The camera swept across the café’s wooden tables and chairs, the green plants in the corner, the shadows of the phoenix trees outside the window… Luckily, Bai Xialin had already ducked into the restroom.
That is, the evidence of the crime had been temporarily destroyed.
He aimed the phone back at himself and forced a smile.
“See? Look? What girl?”
“Hongyi, you’re just overthinking it. When I go out alone, I really am just alone.”
At that moment, Gu Yebai inexplicably felt like a villain in a detective novel, with that unique sense of fate….
Ahahaha!
Detective, you’ve got nothing on me, right?
I told you there was no decisive evidence!
Now this is all baseless slander!
Some detective you are!
Thank you for hiding in the women’s restroom in time, Bai Xialin.
I’m going to write this part into my novel as source material…
“Uncle Bai!”
Gao Hongyi’s voice suddenly rose, carrying a barely perceptible tremor.
As if, in the next second, the prosecutor was about to produce a decisive photograph, shredding the suspect’s smug and arrogant expression into pieces.
“What’s wrong, Hongyi?”
“Uncle Bai, you’re at a café right now, aren’t you?”
“Ah, yes.”
“Let me see the table. Since you’re at a café, you must have ordered coffee, right?”
The table?
Gu Yebai instinctively glanced at the tabletop with his peripheral vision.
He was doomed.
When Bai Xialin had gone to the restroom, she’d panicked and forgotten to take away the half-drunk iced Americano and the half-eaten strawberry mille-feuille cake.
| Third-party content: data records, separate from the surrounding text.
$ cat src/verilog/fosq_check.sv
// Launch-time parameter check of the command sequencer.
`include "fosq_regs.svh"
module fosq_check (
  input wire logic [7:0] cmd,
  input wire logic [2:0] slot_index,
  input wire logic [6:0] addr_hi,
  input wire logic [15:0] addr_lo,
  input wire logic mode_ok,
  input wire logic [15:0] protect,
  output logic access_error,
  output logic protect_error
);
  logic [22:0] gaddr;
  logic once_cmd;
  logic idx_bad;

  always_comb begin
    gaddr = {addr_hi, addr_lo};
    once_cmd = (cmd == `FOSQ_CMD_READ_ONCE) || (cmd == `FOSQ_CMD_PROG_ONCE);
    idx_bad = addr_lo > `FOSQ_ONCE_MAX_INDEX;
    access_error = 1'b0;
    protect_error = 1'b0;
    if (!mode_ok) begin
      access_error = 1'b1;
    end
    case (cmd)
      `FOSQ_CMD_READ_ONCE: begin
        if (slot_index != `FOSQ_SLOT_PARAM || idx_bad) begin
          access_error = 1'b1;
        end
      end
      `FOSQ_CMD_PROG_ONCE: begin
        if (slot_index != `FOSQ_SLOT_LAST || idx_bad) begin
          access_error = 1'b1;
        end
      end
      `FOSQ_CMD_PROG_PHRASE: begin
        if (slot_index != `FOSQ_SLOT_LAST) begin
          access_error = 1'b1;
        end
        if (gaddr[22:18] != `FOSQ_PFLASH_TOP) begin
          access_error = 1'b1;
        end
        if (gaddr[2:0] != 3'h0) begin
          access_error = 1'b1;
        end
        if (protect[`FOSQ_BIT_PROT_EN] && gaddr[22:16] >= protect[6:0]) begin
          protect_error = 1'b1;
        end
      end
      default: begin
        access_error = 1'b1;
      end
    endcase
    if (once_cmd) begin
      protect_error = 1'b0;
    end
  end
endmodule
Two cups of coffee sat side by side.
Condensation beaded on the iced Americano’s cup.
The hot latte was half spilled.
The strawberry mille-feuille had a corner gouged out by a fork, bright red jam bleeding into the cream like bloodstains at a crime scene.
On the other end of the video call, the red-haired female detective had already backed him into a corner.
Stay calm!
He could still weasel his way out!
Gu Yebai took a deep breath and slowly pressed the phone’s camera downward.
Gao Hongyi saw it.
She didn’t scream, nor did she immediately lose her temper.
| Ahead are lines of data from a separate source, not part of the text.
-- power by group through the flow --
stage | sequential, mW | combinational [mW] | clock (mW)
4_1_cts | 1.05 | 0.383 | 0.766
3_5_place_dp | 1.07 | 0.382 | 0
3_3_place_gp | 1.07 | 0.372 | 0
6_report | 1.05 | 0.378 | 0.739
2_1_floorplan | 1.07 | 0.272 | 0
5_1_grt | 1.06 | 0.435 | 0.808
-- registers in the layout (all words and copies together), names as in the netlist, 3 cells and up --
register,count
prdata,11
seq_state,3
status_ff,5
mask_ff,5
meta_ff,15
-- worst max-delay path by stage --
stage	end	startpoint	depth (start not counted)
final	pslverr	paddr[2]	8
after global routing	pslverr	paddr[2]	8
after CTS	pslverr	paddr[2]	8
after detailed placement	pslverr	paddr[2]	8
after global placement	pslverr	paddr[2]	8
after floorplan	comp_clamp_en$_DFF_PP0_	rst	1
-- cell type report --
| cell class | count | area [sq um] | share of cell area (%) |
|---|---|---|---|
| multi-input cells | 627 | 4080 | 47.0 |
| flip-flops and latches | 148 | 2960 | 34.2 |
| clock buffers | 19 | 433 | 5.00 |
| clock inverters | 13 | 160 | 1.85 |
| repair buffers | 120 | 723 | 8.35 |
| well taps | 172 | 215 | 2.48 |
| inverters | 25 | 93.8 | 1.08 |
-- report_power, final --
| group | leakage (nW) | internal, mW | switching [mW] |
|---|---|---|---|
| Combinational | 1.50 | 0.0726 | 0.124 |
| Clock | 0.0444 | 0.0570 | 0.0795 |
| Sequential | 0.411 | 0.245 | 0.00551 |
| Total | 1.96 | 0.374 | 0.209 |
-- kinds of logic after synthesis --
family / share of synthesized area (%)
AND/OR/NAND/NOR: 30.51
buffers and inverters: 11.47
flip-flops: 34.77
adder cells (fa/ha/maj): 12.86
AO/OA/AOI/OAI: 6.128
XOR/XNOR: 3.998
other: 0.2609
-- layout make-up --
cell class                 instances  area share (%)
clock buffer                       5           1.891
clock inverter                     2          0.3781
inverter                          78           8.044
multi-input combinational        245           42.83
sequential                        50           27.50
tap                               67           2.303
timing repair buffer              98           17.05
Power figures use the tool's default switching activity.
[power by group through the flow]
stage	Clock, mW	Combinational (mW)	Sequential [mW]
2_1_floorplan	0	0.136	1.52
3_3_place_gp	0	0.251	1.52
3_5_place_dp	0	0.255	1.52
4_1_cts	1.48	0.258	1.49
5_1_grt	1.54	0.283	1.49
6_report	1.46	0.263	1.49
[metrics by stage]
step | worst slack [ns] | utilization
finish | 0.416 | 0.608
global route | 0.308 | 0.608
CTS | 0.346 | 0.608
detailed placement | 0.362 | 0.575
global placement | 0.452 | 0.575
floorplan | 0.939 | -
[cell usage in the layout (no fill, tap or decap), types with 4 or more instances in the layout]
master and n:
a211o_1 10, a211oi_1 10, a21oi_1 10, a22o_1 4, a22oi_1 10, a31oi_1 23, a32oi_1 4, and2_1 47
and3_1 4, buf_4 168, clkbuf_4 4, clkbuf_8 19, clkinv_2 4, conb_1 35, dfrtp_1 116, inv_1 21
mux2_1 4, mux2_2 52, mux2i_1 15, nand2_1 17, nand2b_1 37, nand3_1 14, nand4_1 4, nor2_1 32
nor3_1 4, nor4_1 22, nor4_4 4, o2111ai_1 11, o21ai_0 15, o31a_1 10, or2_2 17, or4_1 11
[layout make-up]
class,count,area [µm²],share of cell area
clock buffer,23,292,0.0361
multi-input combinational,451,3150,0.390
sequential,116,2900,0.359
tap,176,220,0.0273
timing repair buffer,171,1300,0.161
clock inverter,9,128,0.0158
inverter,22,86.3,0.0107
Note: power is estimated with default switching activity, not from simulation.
[src/qam_pkg.sv]
// Purpose: Shared constants and types for the mode control register bank
// Assumes: Serial frame of 16 bits, flag first, address next, data last
// Notes: Addresses are register indices on the serial port
package qam_pkg;

    localparam int FRAME_BITS = 16;
    localparam logic [6:0] ADDR_RESET = 7'h00;
    localparam logic [6:0] ADDR_FORMAT = 7'h01;
    localparam logic [6:0] ADDR_OUTPUT = 7'h02;
    localparam logic [6:0] ADDR_PAT_HI = 7'h03;
    localparam logic [6:0] ADDR_PAT_LO = 7'h04;
    localparam logic [7:0] REG_RESET_VAL = 8'h00;
    localparam int RESET_BIT_POS = 7;

    // Format and power register fields
    localparam int STAB_DIS_POS = 7;
    localparam int SCRAMBLE_POS = 6;
    localparam int SIGNED_POS = 5;
    localparam int SLEEP_POS = 4;
    // Output mode register fields
    localparam int CUR_MSB = 7;
    localparam int CUR_LSB = 5;
    localparam int TERM_POS = 4;
    localparam int OUT_DIS_POS = 3;
    localparam int LANE_MSB = 2;
    localparam int LANE_LSB = 0;
    // Pattern high register fields
    localparam int PAT_EN_POS = 7;
    localparam int PAT_UP_MSB = 5;

    // Driver current in units of 0.25 mA; doubled when terminated
    localparam logic [4:0] CUR_Q_3P5 = 5'h0e;
    localparam logic [4:0] CUR_Q_4P0 = 5'h10;
    localparam logic [4:0] CUR_Q_4P5 = 5'h12;
    localparam logic [4:0] CUR_Q_3P0 = 5'h0c;
    localparam logic [4:0] CUR_Q_2P5 = 5'h0a;
    localparam logic [4:0] CUR_Q_2P1 = 5'h08;
    localparam logic [4:0] CUR_Q_1P75 = 5'h07;

    typedef struct packed {
        logic stabilizer_disable;
        logic output_scramble_enable;
        logic signed_format_select;
        logic sleep_all;
        logic [3:0] channel_nap;
        logic [2:0] driver_current_select;
        logic internal_termination_enable;
        logic digital_output_disable;
        logic [2:0] lane_serialization_select;
        logic pattern_output_enable;
        logic [13:0] test_pattern;
    } qam_mode_t;

    typedef struct packed {
        logic two_lanes;
        logic [4:0] serial_bits;
        logic code_valid;
        logic [5:0] driver_qma;
        logic current_valid;
    } qam_output_cfg_t;

endpackage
It was like the final stillness before a storm.
“Hey, Uncle Bai.”
Gao Hongyi was still beautiful.
But an earthquake seemed to be happening in her pupils.
Sometimes they morphed into an eerie wine red, other times returning to a plain black… like two competing consciousnesses fighting for dominance inside her mind.
“Uncle Bai…”
Her voice was very low, yet gentler than ever before.
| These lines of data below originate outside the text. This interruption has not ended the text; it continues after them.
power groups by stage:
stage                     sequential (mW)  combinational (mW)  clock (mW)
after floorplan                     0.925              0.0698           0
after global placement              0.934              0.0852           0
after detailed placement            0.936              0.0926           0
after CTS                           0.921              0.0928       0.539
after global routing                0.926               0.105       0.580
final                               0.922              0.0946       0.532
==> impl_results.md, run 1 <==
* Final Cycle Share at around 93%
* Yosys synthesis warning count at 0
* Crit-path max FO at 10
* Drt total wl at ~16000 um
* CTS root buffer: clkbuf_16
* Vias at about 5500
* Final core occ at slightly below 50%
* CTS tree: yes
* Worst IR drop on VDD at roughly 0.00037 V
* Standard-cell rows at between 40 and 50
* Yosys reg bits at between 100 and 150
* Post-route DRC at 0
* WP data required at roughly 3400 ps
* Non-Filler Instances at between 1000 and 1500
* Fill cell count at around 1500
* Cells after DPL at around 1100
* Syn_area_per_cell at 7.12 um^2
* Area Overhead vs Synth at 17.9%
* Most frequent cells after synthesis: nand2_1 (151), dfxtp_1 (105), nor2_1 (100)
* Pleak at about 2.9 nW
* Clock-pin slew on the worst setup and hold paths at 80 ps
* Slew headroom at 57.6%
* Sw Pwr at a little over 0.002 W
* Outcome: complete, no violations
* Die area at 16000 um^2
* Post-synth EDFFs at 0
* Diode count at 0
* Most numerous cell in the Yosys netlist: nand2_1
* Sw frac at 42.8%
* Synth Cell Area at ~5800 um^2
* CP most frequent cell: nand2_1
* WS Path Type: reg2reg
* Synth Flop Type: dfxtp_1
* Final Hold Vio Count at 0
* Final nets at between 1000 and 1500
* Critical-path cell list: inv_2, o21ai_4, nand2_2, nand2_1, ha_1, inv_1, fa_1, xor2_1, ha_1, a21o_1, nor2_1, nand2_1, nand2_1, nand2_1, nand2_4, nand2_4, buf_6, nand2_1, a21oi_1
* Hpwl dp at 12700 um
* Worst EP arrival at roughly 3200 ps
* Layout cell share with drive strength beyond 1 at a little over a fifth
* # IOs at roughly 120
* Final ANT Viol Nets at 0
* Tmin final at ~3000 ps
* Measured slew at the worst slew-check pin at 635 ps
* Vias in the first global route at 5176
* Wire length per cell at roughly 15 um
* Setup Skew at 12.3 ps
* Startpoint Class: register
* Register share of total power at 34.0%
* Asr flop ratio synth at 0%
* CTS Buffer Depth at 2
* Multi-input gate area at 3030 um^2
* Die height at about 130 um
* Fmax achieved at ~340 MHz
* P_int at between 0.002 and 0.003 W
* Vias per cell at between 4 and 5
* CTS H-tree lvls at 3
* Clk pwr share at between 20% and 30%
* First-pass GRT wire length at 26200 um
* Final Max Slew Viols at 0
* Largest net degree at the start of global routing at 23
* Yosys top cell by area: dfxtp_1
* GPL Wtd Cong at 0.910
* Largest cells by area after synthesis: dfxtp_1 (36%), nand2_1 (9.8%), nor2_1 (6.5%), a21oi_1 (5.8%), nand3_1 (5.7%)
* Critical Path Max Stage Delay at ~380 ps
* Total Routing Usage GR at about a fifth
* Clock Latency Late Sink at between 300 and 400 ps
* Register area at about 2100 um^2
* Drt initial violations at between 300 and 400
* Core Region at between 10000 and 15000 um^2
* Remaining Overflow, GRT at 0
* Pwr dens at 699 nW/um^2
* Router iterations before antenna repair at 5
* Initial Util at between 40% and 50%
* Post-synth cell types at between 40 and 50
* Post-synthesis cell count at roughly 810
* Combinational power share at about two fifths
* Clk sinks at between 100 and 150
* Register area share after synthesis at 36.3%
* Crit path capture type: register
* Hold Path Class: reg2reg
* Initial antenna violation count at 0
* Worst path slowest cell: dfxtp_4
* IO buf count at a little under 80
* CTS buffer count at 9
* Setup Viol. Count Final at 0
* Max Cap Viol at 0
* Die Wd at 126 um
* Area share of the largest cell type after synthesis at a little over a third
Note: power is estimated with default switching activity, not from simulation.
`config.mk`:
```
export PLATFORM = sky130hd
export DESIGN_NAME = exception_entry_state_update
export DESIGN_NICKNAME = d
export VERILOG_FILES = /design/src/exception_entry_pkg.sv /design/src/exception_entry_state_update.sv
export SDC_FILE = /design/constraint.sdc
export NUM_CORES = 1
export LEC_CHECK = 0
export BUFFER_PORTS_ARGS = -buffer_cell sky130_fd_sc_hd__buf_4
export CORE_MARGIN = 5
export CORE_UTILIZATION = 55
export DETAILED_ROUTE_END_ITERATION = 8
export PLACE_DENSITY = 0.82
export SETUP_SLACK_MARGIN = 0.4
export SYNTH_ARGS = -nofsm -noshare
export SYNTH_HDL_FRONTEND = slang
export SYNTH_SLANG_ARGS = --single-unit
export TNS_END_PERCENT = 10
```
`constraint.sdc`:
```
create_clock -name aclk -period 2.7 [get_ports aclk]
set_input_delay 0 -clock aclk [delete_from_list [all_inputs] [get_ports aclk]]
set_output_delay 0 -clock aclk [all_outputs]
set_load 0.005 [all_outputs]
```
`config.mk`:
```
export PLATFORM = sky130hd
export DESIGN_NAME = pwk_top
export DESIGN_NICKNAME = d
export VERILOG_FILES = /design/src/rtl/pwk_pkg.sv /design/src/rtl/pwk_counters.sv /design/src/rtl/pwk_sync.sv /design/src/rtl/pwk_top.sv
export SDC_FILE = /design/constraint.sdc
export NUM_CORES = 1
export LEC_CHECK = 0
export BUFFER_PORTS_ARGS = -buffer_cell sky130_fd_sc_hd__buf_2
export CAP_MARGIN = 20
export CORE_MARGIN = 2
export CORE_UTILIZATION = 35
export CTS_CLUSTER_DIAMETER = 60
export DETAILED_ROUTE_END_ITERATION = 8
export GPL_TIMING_DRIVEN = 0
export PLACE_DENSITY = 0.6
export SETUP_SLACK_MARGIN = 0.3
export SLEW_MARGIN = 20
export SYNTH_ARGS = -nofsm -noshare
export SYNTH_HDL_FRONTEND = slang
export SYNTH_HIERARCHICAL = 1
export SYNTH_SLANG_ARGS = --single-unit
```
`constraint.sdc`:
```
create_clock -name clk_sys -period 2.3 [get_ports clk_sys]
set_input_delay 0.23 -clock clk_sys [delete_from_list [all_inputs] [get_ports clk_sys]]
set_output_delay 0.23 -clock clk_sys [all_outputs]
set_load 0.02 [all_outputs]
```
“What else is there to say?”
The invisible red thread coiled around again…
A thin, burning sensation wrapped around him like a python silently encircling its prey’s waist.
Gao Hongyi tilted her head.
“Uncle Bai, you know what?”
“The thing I hate most in this world is when someone touches something of mine without permission.”
“Especially something I love most.”
“Can you lower your phone a little?”
“Let me take a closer look at that cake…”
Gu Yebai slowly lowered his phone, letting the camera focus more clearly on the table.
“It looks so delicious…”
“Eating strawberry mille-feuille cake, laughing and chatting with a girl, while I’m alone at school with a one-sided crush, thinking about Uncle Bai at home, thinking until I feel like I’m going crazy…”
“Is that fair, Uncle Bai?”
Cold sweat beaded on Gu Yebai’s forehead.
So terrifying.
If Gao Hongyi had exploded right then, it wouldn’t have been as frightening as this.
She was just saying the most heartbreaking things in the calmest tone.
The light in her pupils had gone out.
Ah, she had the vibe of a vengeful female ghost… beautiful, but terrifying…
“Xiao Gu!”
Just then, a man’s voice called out from a short distance away.
Gu Yebai looked up.
It was Gao Hongzhi.
At this time, Gao Hongzhi should have still been at the company.
Yet he had appeared at the café.
What perfect timing.
Gu Yebai looked at him like he was looking at his savior.
“Who knew these little sweets would taste so delicious,” Gao Hongzhi said as he walked toward Gu Yebai, giving him a wink.
“Uncle Gao…”
“We’ll have to buy you some decent clothes later. School will be starting soon, after all. Getting prepared early can’t hurt. Finished your coffee?”
“Hm? Are you on a call with someone?”
“It’s Hongyi.”
Hearing the voice on the other end of the video call, Gao Hongyi’s expression, which had been on the verge of collapse, seemed to ease somewhat.
And Gu Yebai finally felt a weight lift off his shoulders.